Hi Richard,
I had some time left to experiment with another approach.
This works due to the limited length of the subsets.
My approach is basically trying to solve in one pass this puzzle.
I calculate the possible subsets and label them with Primes and then delete the subsets if present in an association database (db).
The benefit of this approach is that it it also handles the duplicates I was talking about.
I tested Sander's routine with 100000 subsets and it solved in 670 seconds. My routine did this in 64 seconds. I tested this by removing any duplicates in the testset to be sure to get the same results as Sanders approach.

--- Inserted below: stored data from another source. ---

==> flow/design.v (excerpt) <==
module PPU (
    input clk,
    input rst,
    input i_en,
    input [32-1:0] data_in,
    input [11:0] scaling_factor,
    output logic[6:0] data_out,
    output logic valid,
    output logic [31:0] data_in_out
);
logic [32 - 1:0] relu_out;
logic [32:0] data_shift;
logic [7:0] data_quant;
logic [8:0] data_temp;
always @(*) begin
    relu_out = (data_in[32 - 1])? 32'd0 : data_in;
    /*verilator lint_off WIDTHEXPAND*/
    /*verilator lint_off WIDTHTRUNC*/
    data_shift = ({relu_out, 1'b0} / scaling_factor);
    /*verilator lint_on WIDTHTRUNC*/
    /*verilator lint_on WIDTHEXPAND*/
    data_temp = (data_shift > 127)? 254 : data_shift[8:0] + {8'b0, data_shift[0]};
end
always @(posedge clk) begin
    if(rst) begin
        valid <= 1'd0;
        data_out <= 7'd0;
        data_in_out <= 32'd0;
    end
    else begin
        valid <= i_en;
        data_out <= (i_en)? data_temp[7:1] : 7'd0;
        data_in_out <= data_in;
    end
end
endmodule
Size in the first run: about 4500 cells after synthesis, about 40 flip-flops, about 87 I/O pins.
clock: 70.9 ns
lec_check: 0
abc_area: 1
cap_margin: 20
core_margin: 2
core_utilization: 72
cts_cluster_size: 15
max_routing_layer: met4
place_density_lb_addon: 0.08
slew_margin: 20
tns_end_percent: 5
run.sh (not shown) runs the stock make flow with config.mk's settings and CLKGATE_MAP_FILE=.
The starting point ended with an error in detailed placement (3_5_place_dp) with DPL-0038.
Rerun with:
--- a/flow/config.mk
+++ b/flow/config.mk
@@ -8 +7,0 @@
-export ABC_AREA = 1
@@ -11,4 +10 @@
-export CORE_UTILIZATION = 72
-export CTS_CLUSTER_SIZE = 15
-export MAX_ROUTING_LAYER = met4
-export PLACE_DENSITY_LB_ADDON = 0.08
+export CORE_UTILIZATION = 58
@@ -16 +11,0 @@
-export TNS_END_PERCENT = 5
==> flow/constraint.sdc (replaced) <==
create_clock -name core_clock -period 100.0 [get_ports {clk}]
set_input_delay 20.0000 -clock core_clock [delete_from_list [all_inputs] [get_ports {clk}]]
set_output_delay 20.0000 -clock core_clock [all_outputs]
set_load 0.01 [all_outputs]
What happened:
- With this change the flow ran to the end with violations: setup timing
- die area went up by 5.3%
- synthesized area went down by 15%
- synthesized cell count came out lower by 25%
Rerun with:
--- a/flow/config.mk
+++ b/flow/config.mk
@@ -10 +10,3 @@
-export CORE_UTILIZATION = 58
+export CORE_UTILIZATION = 68
+export CTS_CLUSTER_SIZE = 32
+export HOLD_SLACK_MARGIN = -0.09
@@ -11,0 +14 @@
+export TNS_END_PERCENT = 5
==> flow/constraint.sdc (replaced) <==
create_clock -name core_clock -period 103.0 [get_ports {clk}]
set_input_delay 20.6000 -clock core_clock [delete_from_list [all_inputs] [get_ports {clk}]]
set_output_delay 20.6000 -clock core_clock [all_outputs]
set_load 0.01 [all_outputs]
After rerunning:
- This time the run aborted during global routing (5_1_grt)
- synthesized cell count stays the same
- die size shrinks by about a fifth
- synthesized area does not change
Rerun with:
--- a/flow/config.mk
+++ b/flow/config.mk
@@ -7,0 +8 @@
+export ABC_AREA = 1
@@ -11,2 +12,2 @@
-export CTS_CLUSTER_SIZE = 32
-export HOLD_SLACK_MARGIN = -0.09
+export CTS_CLUSTER_SIZE = 15
+export MAX_ROUTING_LAYER = met4
@@ -14 +14,0 @@
-export TNS_END_PERCENT = 5
==> flow/constraint.sdc (replaced) <==
create_clock -name core_clock -period 70.9 [get_ports {clk}]
set_input_delay 14.1800 -clock core_clock [delete_from_list [all_inputs] [get_ports {clk}]]
set_output_delay 14.1800 -clock core_clock [all_outputs]
set_load 0.01 [all_outputs]
Effect:
- With this change the flow died in detailed placement (3_5_place_dp)
- synthesized area went up by about a fifth
- die area increases by about a fifth
- synthesized cell count increases by a quarter to a third
Rerun with:
--- a/flow/config.mk
+++ b/flow/config.mk
@@ -8 +7,0 @@
-export ABC_AREA = 1
@@ -11,2 +10,2 @@
-export CORE_UTILIZATION = 68
-export CTS_CLUSTER_SIZE = 15
+export CORE_UTILIZATION = 65
+export CTS_CLUSTER_DIAMETER = 28
@@ -14,0 +14 @@
+export TNS_END_PERCENT = 5
==> flow/constraint.sdc (replaced) <==
create_clock -name core_clock -period 98.5 [get_ports {clk}]
set_input_delay 19.7000 -clock core_clock [delete_from_list [all_inputs] [get_ports {clk}]]
set_output_delay 19.7000 -clock core_clock [all_outputs]
set_load 0.01 [all_outputs]
- The changed run aborted during global routing (5_1_grt) on GRT-0232
- die size decreases by roughly a tenth
- synthesized cell count decreases by a quarter to a third
- synthesized area decreases by about a fifth

========
== job 5364 ==
Starting RTL as in the previous note.
Settings: LEC_CHECK=0, ABC_AREA=1, CAP_MARGIN=20, CORE_ASPECT_RATIO=0.5, CORE_MARGIN=2, CORE_UTILIZATION=62, CTS_CLUSTER_DIAMETER=309, CTS_CLUSTER_SIZE=99, PLACE_DENSITY=0.9, SLEW_MARGIN=20, TNS_END_PERCENT=10; clock period 59.1 ns.
Job 5364 got as far as clock tree synthesis (4_1_cts), where a tool error ended the run.
## Diff of input files: job 9756 against job 5364
- CTS_CLUSTER_DIAMETER no longer set, was 309
- TNS_END_PERCENT no longer set, was 10
- CORE_ASPECT_RATIO no longer set, was 0.5
- CTS_CLUSTER_SIZE no longer set, was 99
- CORE_UTILIZATION now 40, was 62
- ABC_AREA no longer set, was 1
- PLACE_DENSITY no longer set, was 0.9
- the clock period (ns, I/O delays scaled along) now 115.0, was 59.1
Notes after the runs:
No stage failed in job 9756, and the final checks on the layout all came back clean. Of job 5364 and job 9756, the run reporting the lower area share of and/or/nand/nor cells after synthesis was job 9756. Comparing placed cell area for job 5364 and job 9756, the smaller number came from job 9756. Diff job 5364 -> job 9756 | synthesized cell count | down by more than a quarter. Compared with job 5364, job 9756 shows a synthesized area that is 0.0042 sq mm lower. For mean instance size in the synthesized netlist, dividing the value from job 5364 by the value from job 9756 gives 0.882. Job 9756 vs job 5364 — sequential element share of the synthesized area rose 0.51 points. Job 9756 gives less post-synthesis cell count from yosys than job 5364 did. Against job 5364, job 9756 reports a total cell area reported by yosys after synthesis that is lower. Against job 5364, chip height in job 9756 rose by more than half. Job 9756 vs job 5364 — area enclosed by the die boundary rose 31%. Diff job 5364 -> job 9756 | number of rows in the core area | up by more than half.
Edits applied to the flow inputs when going from job 9756 to job 7720:
- SLEW_MARGIN now 5, was 20
- CORE_UTILIZATION now 68, was 40
- the clock period (ns, I/O delays scaled along) now 120.0, was 115.0
### Flow results
Job 7720 finished end to end and its layout was clean on timing, DRC and antenna. Count of nets left with antenna violations after detail routing across job 7720 and job 9756: no real change. As far as count of clock-buffer cells in the layout goes, job 9756 and job 7720 are indistinguishable; the numbers are identical. In the tables for job 7720 and job 9756, number of buffers inserted by post-CTS setup repair reads higher with job 9756. Routability-driven placement congestion ratio: job 7720 > job 9756. On floorplan-stage core utilization, the lower figure sits with job 9756, not job 7720.
Here is what was changed in the inputs of job 7748 compared with job 7720.
- a change of CORE_UTILIZATION from 68 to 40
- an added CELL_PAD_IN_SITES_GLOBAL_PLACEMENT of 2
- an added SETUP_SLACK_MARGIN of -2.0
- a change of SLEW_MARGIN from 5 to 20
- an added CORE_ASPECT_RATIO of 0.5
- an added CTS_CLUSTER_DIAMETER of 377
- an added CTS_CLUSTER_SIZE of 21
- an added GPL_TIMING_DRIVEN of 0
==> results <==
- Job 7720 -> job 7748: die boundary height decreased by a little under 10%
- Per the comparison of job 7748 with job 7720, wire length on met1 saw an increase; fill cell total of the finished layout saw an increase; worst hold slack saw an increase; flip-flop and latch count after synthesis saw little to no change.
- Met1 capacity usage during global routing: job 7748 < job 7720
- Total stage count of the critical path, job 7748 vs job 7720: up by a few percent
- Job 7720 -> job 7748: cell count increased by more than 10%
Edits applied to the flow inputs when going from job 7748 to job 9059:
- CTS_CLUSTER_DIAMETER removed (was 377)
- CORE_ASPECT_RATIO removed (was 0.5)
- TNS_END_PERCENT newly set to 5
- SETUP_SLACK_MARGIN removed (was -2.0)
- GPL_TIMING_DRIVEN removed (was 0)
- CTS_CLUSTER_SIZE removed (was 21)
- CELL_PAD_IN_SITES_GLOBAL_PLACEMENT removed (was 2)
- CORE_UTILIZATION changed from 40 to 57
- the clock period (ns, I/O delays scaled along) changed from 120.0 to 98.5
--- outcome ---
[job 9059] flow finished | final checks: failed | reasons: setup timing
[compare] base=job 7748 new=job 9059: number of placement rows increased 17%, non-filler instance count after layout +260, vertical extent of the die saw an increase, fraction of area in registers now smaller.
Comparing job 9059 against job 7748, there is no change at all in count of flip-flops and latches.
Diff job 7748 -> job 9059 | final design area excluding fillers | increase of about 13%
Delta (job 9059 minus job 7748): number of global-route vias before repair went up by about 22%; core utilization of the finished layout went up by 30 points.

========
== job 101 ==
Starting RTL as in the previous note.
// PPU
module PPU (
    input clk,
    input rst,
    input i_en,
    input [32-1:0] data_in,
    input [11:0] scaling_factor,
    output logic[6:0] data_out,
    output logic valid,
    output logic [31:0] data_in_out
);
==> flow/config.mk <==
export PLATFORM = sky130hd
export DESIGN_NAME = PPU
export DESIGN_NICKNAME = PPU
export VERILOG_FILES = /design/flow/design.v
export SDC_FILE = /design/flow/constraint.sdc
export NUM_CORES = 4
export LEC_CHECK = 0
export CAP_MARGIN = 20
export CELL_PAD_IN_SITES_DETAIL_PLACEMENT = 1
export CORE_ASPECT_RATIO = 1.15
export CORE_MARGIN = 2
export CORE_UTILIZATION = 40
export CTS_CLUSTER_DIAMETER = 279
export CTS_CLUSTER_SIZE = 73
export GPL_TIMING_DRIVEN = 0
export HOLD_SLACK_MARGIN = 0.14
export MAX_ROUTING_LAYER = met4
export MIN_ROUTING_LAYER = met1
export PLACE_DENSITY = 0.79
export SETUP_SLACK_MARGIN = 5.0
export SLEW_MARGIN = 25
export TNS_END_PERCENT = 65
==> flow/constraint.sdc <==
create_clock -name core_clock -period 205.0 [get_ports {clk}]
set_input_delay 41.0000 -clock core_clock [delete_from_list [all_inputs] [get_ports {clk}]]
set_output_delay 41.0000 -clock core_clock [all_outputs]
set_load 0.01 [all_outputs]
Stage in which a tool error killed job 101: global routing (5_1_grt).
Inputs modified between job 101 and job 102:
- clearing HOLD_SLACK_MARGIN, which used to be 0.14
- clearing TNS_END_PERCENT, which used to be 65
- clearing PLACE_DENSITY, which used to be 0.79
- clearing MAX_ROUTING_LAYER, which used to be met4
- clearing CTS_CLUSTER_DIAMETER, which used to be 279
- clearing CORE_ASPECT_RATIO, which used to be 1.15
- clearing GPL_TIMING_DRIVEN, which used to be 0
- clearing CELL_PAD_IN_SITES_DETAIL_PLACEMENT, which used to be 1
- clearing CTS_CLUSTER_SIZE, which used to be 73
- clearing MIN_ROUTING_LAYER, which used to be met1
- swapping 25 for 20 in SLEW_MARGIN
- swapping 205.0 for 115.0 in the clock period (ns, I/O delays scaled along)
Notes after the runs:
- Of job 102 and job 101, just one finished clean: job 102.
- Job 101 did not make it past global routing (5_1_grt), where a tool error ended it.
- Relative to job 101, number of instances resized during post-cts repair has increased by 90 in job 102.
- Placed wire-length estimate after detailed placement of job 102 falls short of that of job 101 by more than a quarter.
- Summary of job 102 over job 101: worst-case setup slack after placement shrank by 46.11 ns; fraction of the core area occupied by cells at floorplan shrank by 0.21 points.
- Between job 102 and job 101, the number of placed instances with taps included figures differ only marginally.
- Die area: job 102 vs job 101, no meaningful difference
Setup changes, job 102 to job 103
- an added CELL_PAD_IN_SITES_GLOBAL_PLACEMENT of 2
- an added CTS_CLUSTER_SIZE of 21
- an added CTS_CLUSTER_DIAMETER of 377
- a change of SETUP_SLACK_MARGIN from 5.0 to 1.19
- a change of the clock period (ns, I/O delays scaled along) from 115.0 to 120.0
[summary]
Job 103 does worse than job 102 on global-route wire length before repair.
Setup slack: job 103 less than job 102
Relative to job 102, hold slack has increased by 1.28 ns in job 103.
Comparing job 102 against job 103, there is no change at all in post-synthesis simple-gate area fraction.
Compared with job 102, job 103 shows a higher number of inserted diodes.
Diff job 102 -> job 103 | met1 routing resource usage after global routing | increase of 2.8 points
Of job 103 and job 102, job 103 shows the higher routed wire length, with job 102 below it.
Relative to job 103, the following input files were edited for job 104:
- CTS_CLUSTER_SIZE: 21 -> unset
- SETUP_SLACK_MARGIN: 1.19 -> unset
- CORE_UTILIZATION: 40 -> 69
- CTS_CLUSTER_DIAMETER: 377 -> unset
- CELL_PAD_IN_SITES_GLOBAL_PLACEMENT: 2 -> unset
- the clock period (ns, I/O delays scaled along): 120.0 -> 115.0
==> comparison <==
- Every run in the comparison, job 104 and job 103, completed the flow with a clean layout.
- A highest routed metal layer of met5 is what job 103 shows, while met4 belongs to job 104.
- Per the comparison of job 104 with job 103, detailed route wirelength on metal2 shrank by 3.7 mm, core utilization went up by 35 points, area of all placed cells without fillers flat.
## Diff of input files: job 105 against job 104
- putting ABC_AREA at 1 where nothing was set
- swapping 69 for 65 in CORE_UTILIZATION
- putting CTS_CLUSTER_SIZE at 76 where nothing was set
- putting HOLD_SLACK_MARGIN at 0.29 where nothing was set
- swapping 115.0 for 61.7 in the clock period (ns, I/O delays scaled along)
--- outcome ---
- Flow for job 105 halted at detailed placement (3_5_place_dp), error code DPL-0033.
- Register share after synthesis sits lower in job 105 than in job 104.
- Compared with job 104, job 105 shows area fraction in mux cells lower by 4.1 points.
- Re placement row count: job 104 was lower than job 105.
- On final RePlAce weighted congestion, the higher figure sits with job 104, not job 105.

ss = RandomChoice[words, {100000, 10}];
ss = Table[Take[s, RandomInteger[{1, Length[s]}]], {s, ss}];
ss = DeleteDuplicates /@ ss;
ss = Sort /@ SortBy[ss, Length];
RemoveSubsetsv2[subsets_] :=
Module[{data, uniquedata, uniquerules, db, step},
data = Gather /@ subsets;
uniquedata = SortBy[DeleteDuplicates@Flatten[data, 1], Length];
uniquerules =
Dispatch[
Flatten[{Thread[
uniquedata -> Rest@Prime@(Range[Length@uniquedata + 1])],
Thread[
Rest@Prime@(Range[Length@uniquedata + 1]) -> uniquedata]},
1]];
db = Times @@ # -> # & /@ (data /. uniquerules) // Association;
step = 0;
PrintTemporary[Dynamic[step]];
(step++;
KeyDropFrom[db,
Rest@ReverseSort@
MapApply[Times,
DeleteDuplicates[(Gather /@ Subsets[#]) /.
uniquerules]]]) & /@ ReverseSortBy[subsets, Length];
SortBy[Flatten /@ (Values@db /. uniquerules), Length]
]
RemoveSubsetsv2[{{"a"}, {"a", "a", "b", "b", "c"}, {"a", "a"}, {"a",
"a", "b", "b", "a", "c"}, {"c", "b", "b", "b", "a",
"a"}, {"b"}, {"a", "b"}, {"a", "a", "a", "a"}, {"c"}}]
{{"a", "a", "a", "a"}, {"a", "a", "a", "b", "b", "c"}, {"c", "b", "b",
"b", "a", "a"}}
RemoveSubsets[{{"a"}, {"a", "a", "b", "b", "c"}, {"a", "a"}, {"a",
"a", "b", "b", "a", "c"}, {"c", "b", "b", "b", "a",
"a"}, {"b"}, {"a", "b"}, {"a", "a", "a", "a"}, {"c"}}]
{{"a", "a", "b", "b", "b", "c"}}
Would love to hear how it works on your real data.